Stomach cancer, or gastric cancer, often develops in the stomach lining. Symptoms include weight loss, difficulty swallowing, bloody stools, nausea, vomiting, yellowing of the skin and whites of eyes, heartburn and weight loss. The most common cause of gastric cancer is infection by Helicobacter pylori, but other risk factors include smoking, diet and inherited genetic risk factors (CDH1 mutation). Diagnosis often involves a CT scan or gastroscopic exam, although there was a 2013 study where a breathalyzer exam was successful in gastric cancer diagnosis. There are several types of stomach cancer including adenocarcinomas (most common), lymphomas, gastrointestinal stromal tumors (GIST), carcinoid and mesenchymal tumors.
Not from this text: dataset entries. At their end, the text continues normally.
==> src/rtl/alu_stage_pkg.sv <==
// Shared definitions for the ALU result stage: result width, writeback FSM
// state encoding and the 3-bit branch condition codes.
package alu_stage_pkg;

  localparam int DATA_W = 16;

  // Writeback holding FSM: IDLE = no result held, HOLD = result awaiting
  // acceptance by the register-file write port.
  typedef enum logic [0:0] {
    ST_IDLE = 1'b0,
    ST_HOLD = 1'b1
  } stage_state_e;

  // Branch condition codes.
  localparam logic [2:0] COND_NEVER  = 3'b000;
  localparam logic [2:0] COND_ALWAYS = 3'b001;
  localparam logic [2:0] COND_Z      = 3'b010;
  localparam logic [2:0] COND_NZ     = 3'b011;
  localparam logic [2:0] COND_N      = 3'b100;
  localparam logic [2:0] COND_NN     = 3'b101;
  localparam logic [2:0] COND_C      = 3'b110;
  localparam logic [2:0] COND_NC     = 3'b111;

endpackage

==> src/rtl/alu_result_stage_if.sv <==
// Bus bundle between the control unit / ALU / register file and the ALU
// result stage.
//   master : drives the ALU result, flags, strobes and writeback ready;
//            observes held result, flag register, WBValid, BranchTaken,
//            Overrun.
//   slave  : the result stage itself (mirror directions).
interface alu_result_stage_if;
  import alu_stage_pkg::*;

  logic [DATA_W-1:0] input_ALU;
  logic              input_Zero;
  logic              input_Negative;
  logic              input_Carry;
  logic              input_Valid;
  logic              input_FlagWrite;
  logic              input_BranchEval;
  logic [2:0]        input_BranchCond;
  logic              input_WBReady;

  logic [DATA_W-1:0] output_ALUOut;
  logic              output_FlagZ;
  logic              output_FlagN;
  logic              output_FlagC;
  logic              output_WBValid;
  logic              output_BranchTaken;
  logic              output_Overrun;

  modport master (
    output input_ALU, input_Zero, input_Negative, input_Carry,
    output input_Valid, input_FlagWrite, input_BranchEval, input_BranchCond,
    output input_WBReady,
    input  output_ALUOut, output_FlagZ, output_FlagN, output_FlagC,
    input  output_WBValid, output_BranchTaken, output_Overrun
  );

  modport slave (
    input  input_ALU, input_Zero, input_Negative, input_Carry,
    input  input_Valid, input_FlagWrite, input_BranchEval, input_BranchCond,
    input  input_WBReady,
    output output_ALUOut, output_FlagZ, output_FlagN, output_FlagC,
    output output_WBValid, output_BranchTaken, output_Overrun
  );

endinterface

==> src/rtl/alu_result_stage_branch_cond_eval.sv <==
// Combinational branch condition evaluator.
//   flag_z_i, flag_n_i, flag_c_i : flag values to test (already forwarded)
//   cond_i                       : 3-bit condition code
//   taken_o                      : 1 when the condition holds
module branch_cond_eval
  import alu_stage_pkg::*;
(
  input  logic       flag_z_i,
  input  logic       flag_n_i,
  input  logic       flag_c_i,
  input  logic [2:0] cond_i,
  output logic       taken_o
);

  always_comb begin
    taken_o = 1'b0;
    case (cond_i)
      COND_NEVER:  taken_o = 1'b0;
      COND_ALWAYS: taken_o = 1'b1;
      COND_Z:      taken_o = flag_z_i;
      COND_NZ:     taken_o = ~flag_z_i;
      COND_N:      taken_o = flag_n_i;
      COND_NN:     taken_o = ~flag_n_i;
      COND_C:      taken_o = flag_c_i;
      COND_NC:     taken_o = ~flag_c_i;
      default:     taken_o = 1'b0;
    endcase
  end

endmodule

==> src/rtl/alu_result_stage.sv <==
// ALU result stage: holds the ALU result until the register file accepts
// it, maintains the architectural Z/N/C flag register and produces a
// registered branch decision.
//   input_CLK   : clock, all state updates on rising edge
//   input_Reset : synchronous active-high reset
//   bus (slave) : ALU result/flags, Valid/FlagWrite strobes, branch
//                 evaluation request, WBReady; outputs held result, flags,
//                 WBValid, BranchTaken and sticky Overrun.
// All outputs come straight from registers.
module alu_result_stage
  import alu_stage_pkg::*;
(
  input  logic                input_CLK,
  input  logic                input_Reset,
  alu_result_stage_if.slave   bus
);

  stage_state_e      state_q, state_d;
  logic [DATA_W-1:0] alu_q, alu_d;
  logic              fz_q, fz_d;
  logic              fn_q, fn_d;
  logic              fc_q, fc_d;
  logic              taken_q, taken_d;
  logic              ovr_q, ovr_d;
  logic              flag_load;
  logic              cond_taken;

  // Writeback FSM and result register. The result bus is only ever
  // steered into alu_d; no control decision looks at its value.
  always_comb begin
    state_d = state_q;
    alu_d   = alu_q;
    ovr_d   = ovr_q;
    case (state_q)
      ST_IDLE: begin
        if (bus.input_Valid) begin
          alu_d   = bus.input_ALU;
          state_d = ST_HOLD;
        end
      end
      ST_HOLD: begin
        if (bus.input_WBReady) begin
          // Writeback completes; a simultaneous new result refills the
          // holding register with no bubble.
          if (bus.input_Valid) begin
            alu_d = bus.input_ALU;
          end else begin
            state_d = ST_IDLE;
          end
        end else if (bus.input_Valid) begin
          // Holding register busy: new result is dropped, flag it.
          ovr_d = 1'b1;
        end
      end
      default: state_d = ST_IDLE;
    endcase
  end

  // Flag register update. The next-state values double as the forwarded
  // flags for branch evaluation, so a same-cycle flag write is seen.
  assign flag_load = bus.input_Valid & bus.input_FlagWrite;

  always_comb begin
    fz_d = fz_q;
    fn_d = fn_q;
    fc_d = fc_q;
    if (flag_load) begin
      fz_d = bus.input_Zero;
      fn_d = bus.input_Negative;
      fc_d = bus.input_Carry;
    end
  end

  branch_cond_eval u_cond (
    .flag_z_i (fz_d),
    .flag_n_i (fn_d),
    .flag_c_i (fc_d),
    .cond_i   (bus.input_BranchCond),
    .taken_o  (cond_taken)
  );

  always_comb begin
    taken_d = taken_q;
    if (bus.input_BranchEval) begin
      taken_d = cond_taken;
    end
  end

  always_ff @(posedge input_CLK) begin
    if (input_Reset) begin
      state_q <= ST_IDLE;
      alu_q   <= '0;
      fz_q    <= 1'b0;
      fn_q    <= 1'b0;
      fc_q    <= 1'b0;
      taken_q <= 1'b0;
      ovr_q   <= 1'b0;
    end else begin
      state_q <= state_d;
      alu_q   <= alu_d;
      fz_q    <= fz_d;
      fn_q    <= fn_d;
      fc_q    <= fc_d;
      taken_q <= taken_d;
      ovr_q   <= ovr_d;
    end
  end

  assign bus.output_ALUOut      = alu_q;
  assign bus.output_FlagZ       = fz_q;
  assign bus.output_FlagN       = fn_q;
  assign bus.output_FlagC       = fc_q;
  assign bus.output_WBValid     = (state_q == ST_HOLD);
  assign bus.output_BranchTaken = taken_q;
  assign bus.output_Overrun     = ovr_q;

endmodule
## src/rtl/regfile_port_arbiter.sv

```systemverilog
// Round-robin arbiter in front of a 2R/1W register file. Each granted request gets
// one RF access cycle and then a one-cycle response pulse, so reads and writes never overlap.
// state   | meaning
// IDLE    | no request in flight; arbitrate incoming requests
// READ    | drive captured read addresses; RF samples at the closing posedge
// WRITE   | drive captured write address/data; RF commits on the negedge
// RESP    | pulse rsp_valid for the owner; arbitrate the next request
module regfile_port_arbiter #(
  parameter int NREQ = 2,
  parameter int AW   = 5,
  parameter int DW   = 32
) (
  input  logic               clk,
  input  logic               rst,
  input  logic [NREQ-1:0]    req_valid,
  input  logic [NREQ-1:0]    req_write,
  input  logic [NREQ*AW-1:0] req_a1,
  input  logic [NREQ*AW-1:0] req_a2,
  input  logic [NREQ*AW-1:0] req_a3,
  input  logic [NREQ*DW-1:0] req_wd,
  output logic [NREQ-1:0]    req_ready,
  output logic [NREQ-1:0]    rsp_valid,
  output logic [DW-1:0]      rsp_rd1,
  output logic [DW-1:0]      rsp_rd2,
  output logic               rf_we,
  output logic [AW-1:0]      rf_a1,
  output logic [AW-1:0]      rf_a2,
  output logic [AW-1:0]      rf_a3,
  output logic [DW-1:0]      rf_wd,
  input  logic [DW-1:0]      rf_rd1,
  input  logic [DW-1:0]      rf_rd2,
  output logic               busy
);

  localparam int PW = (NREQ > 1) ? $clog2(NREQ) : 1;

  localparam logic [1:0] S_IDLE  = 2'd0;
  localparam logic [1:0] S_READ  = 2'd1;
  localparam logic [1:0] S_WRITE = 2'd2;
  localparam logic [1:0] S_RESP  = 2'd3;

  logic [1:0]    state_q, state_d;
  logic [PW-1:0] ptr_q, ptr_d;
  logic [PW-1:0] gnt_q, gnt_d;
  logic          wr_q, wr_d;
  logic [AW-1:0] a1_q, a1_d;
  logic [AW-1:0] a2_q, a2_d;
  logic [AW-1:0] a3_q, a3_d;
  logic [DW-1:0] wd_q, wd_d;

  logic [PW-1:0] cand;
  logic [PW-1:0] win;
  logic          found;
  logic          arb_en;
  logic          grant;

  // Round-robin search starting one past the last winner.
  always_comb begin
    cand  = ptr_q;
    win   = '0;
    found = 1'b0;
    for (int k = 0; k < NREQ; k++) begin
      cand = (cand == PW'(NREQ - 1)) ? '0 : cand + 1'b1;
      if (!found && req_valid[cand]) begin
        found = 1'b1;
        win   = cand;
      end
    end
  end

  assign arb_en = (state_q == S_IDLE) || (state_q == S_RESP);
  assign grant  = arb_en && found;

  always_comb begin
    state_d = state_q;
    ptr_d   = ptr_q;
    gnt_d   = gnt_q;
    wr_d    = wr_q;
    a1_d    = a1_q;
    a2_d    = a2_q;
    a3_d    = a3_q;
    wd_d    = wd_q;
    case (state_q)
      S_READ, S_WRITE: state_d = S_RESP;
      default: begin
        if (grant) begin
          state_d = req_write[win] ? S_WRITE : S_READ;
          ptr_d   = win;
          gnt_d   = win;
          wr_d    = req_write[win];
          // Only the fields for the chosen access are loaded so the other RF inputs hold.
          if (req_write[win]) begin
            a3_d = req_a3[win*AW +: AW];
            wd_d = req_wd[win*DW +: DW];
          end else begin
            a1_d = req_a1[win*AW +: AW];
            a2_d = req_a2[win*AW +: AW];
          end
        end else begin
          state_d = S_IDLE;
        end
      end
    endcase
  end

  always_ff @(posedge clk or negedge rst) begin
    if (!rst) begin
      state_q <= S_IDLE;
      ptr_q   <= PW'(NREQ - 1);
      gnt_q   <= '0;
      wr_q    <= 1'b0;
      a1_q    <= '0;
      a2_q    <= '0;
      a3_q    <= '0;
      wd_q    <= '0;
    end else begin
      state_q <= state_d;
      ptr_q   <= ptr_d;
      gnt_q   <= gnt_d;
      wr_q    <= wr_d;
      a1_q    <= a1_d;
      a2_q    <= a2_d;
      a3_q    <= a3_d;
      wd_q    <= wd_d;
    end
  end

  // Grant is combinational from req_valid, so it is masked while reset is held.
  assign req_ready = (grant && rst) ? (NREQ'(1) << win) : '0;
  assign rsp_valid = (state_q == S_RESP) ? (NREQ'(1) << gnt_q) : '0;
  assign rsp_rd1   = (state_q == S_RESP && !wr_q) ? rf_rd1 : '0;
  assign rsp_rd2   = (state_q == S_RESP && !wr_q) ? rf_rd2 : '0;
  assign rf_we     = (state_q == S_WRITE) && (a3_q != '0);
  assign rf_a1     = a1_q;
  assign rf_a2     = a2_q;
  assign rf_a3     = a3_q;
  assign rf_wd     = wd_q;
  assign busy      = (state_q != S_IDLE);

endmodule

```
Diffuse adenocarcinomas, or linitis plastica, are not cohesive tumor cells and secret mucus delivered in the interstitum and are poorly differentiated. Intestinal adenocarcinomas have irregular tubular structures and often invade the gastric wall. Carcinoid tumors start in the hormone-producing stomach cells and are generally slow growth with a low metastasis rate. GIST for from interstitial cells of Cajal, which signal the digestive tract muscles to contract. There are five layers that make up the stomach starting with the innermost mucosa, then submucosa, muscularis propria, subserosa and serosa; many adenocarcinomas are classified based on which layers have been affected or invaded by the tumor. Testing for carcinoembryonic antigen (CEA) and carbohydrate antigen (CA), well-known tumor markers, can help determine the extent of staging and metastasis. Treatment includes endoscopic mucosal resection (EMR), endoscopic submucosal dissection (ESD), chemotherapy (fluorouracil, carmustine, doxorubicin, cisplatin, taxotere, etc.), targeted therapy (e.g. as with HER2 targeting by trastuzumab) and radiotherapy.
Using human xenograft models of gastric cancer, as previously mentioned, is a powerful research tool, and there are many models of stomach cancer to choose from. There are links above to some of the most common tissue culture models that Altogen Labs has available, summarized in the table below. Models are often selected based on morphology, genetics, histology, early vs. late stage phenotype, invasive/aggressive properties, and abnormal protein expressions (usually relating to cell cycle, apoptosis, growth and angiogenesis). The goal of xenografts and murine models is to mirror human pathology and disease as closely as possible so that accurate insights into cellular events are achieved. This aspect is particularly critical with preclinical drug testing for accurately evaluating compound efficacy.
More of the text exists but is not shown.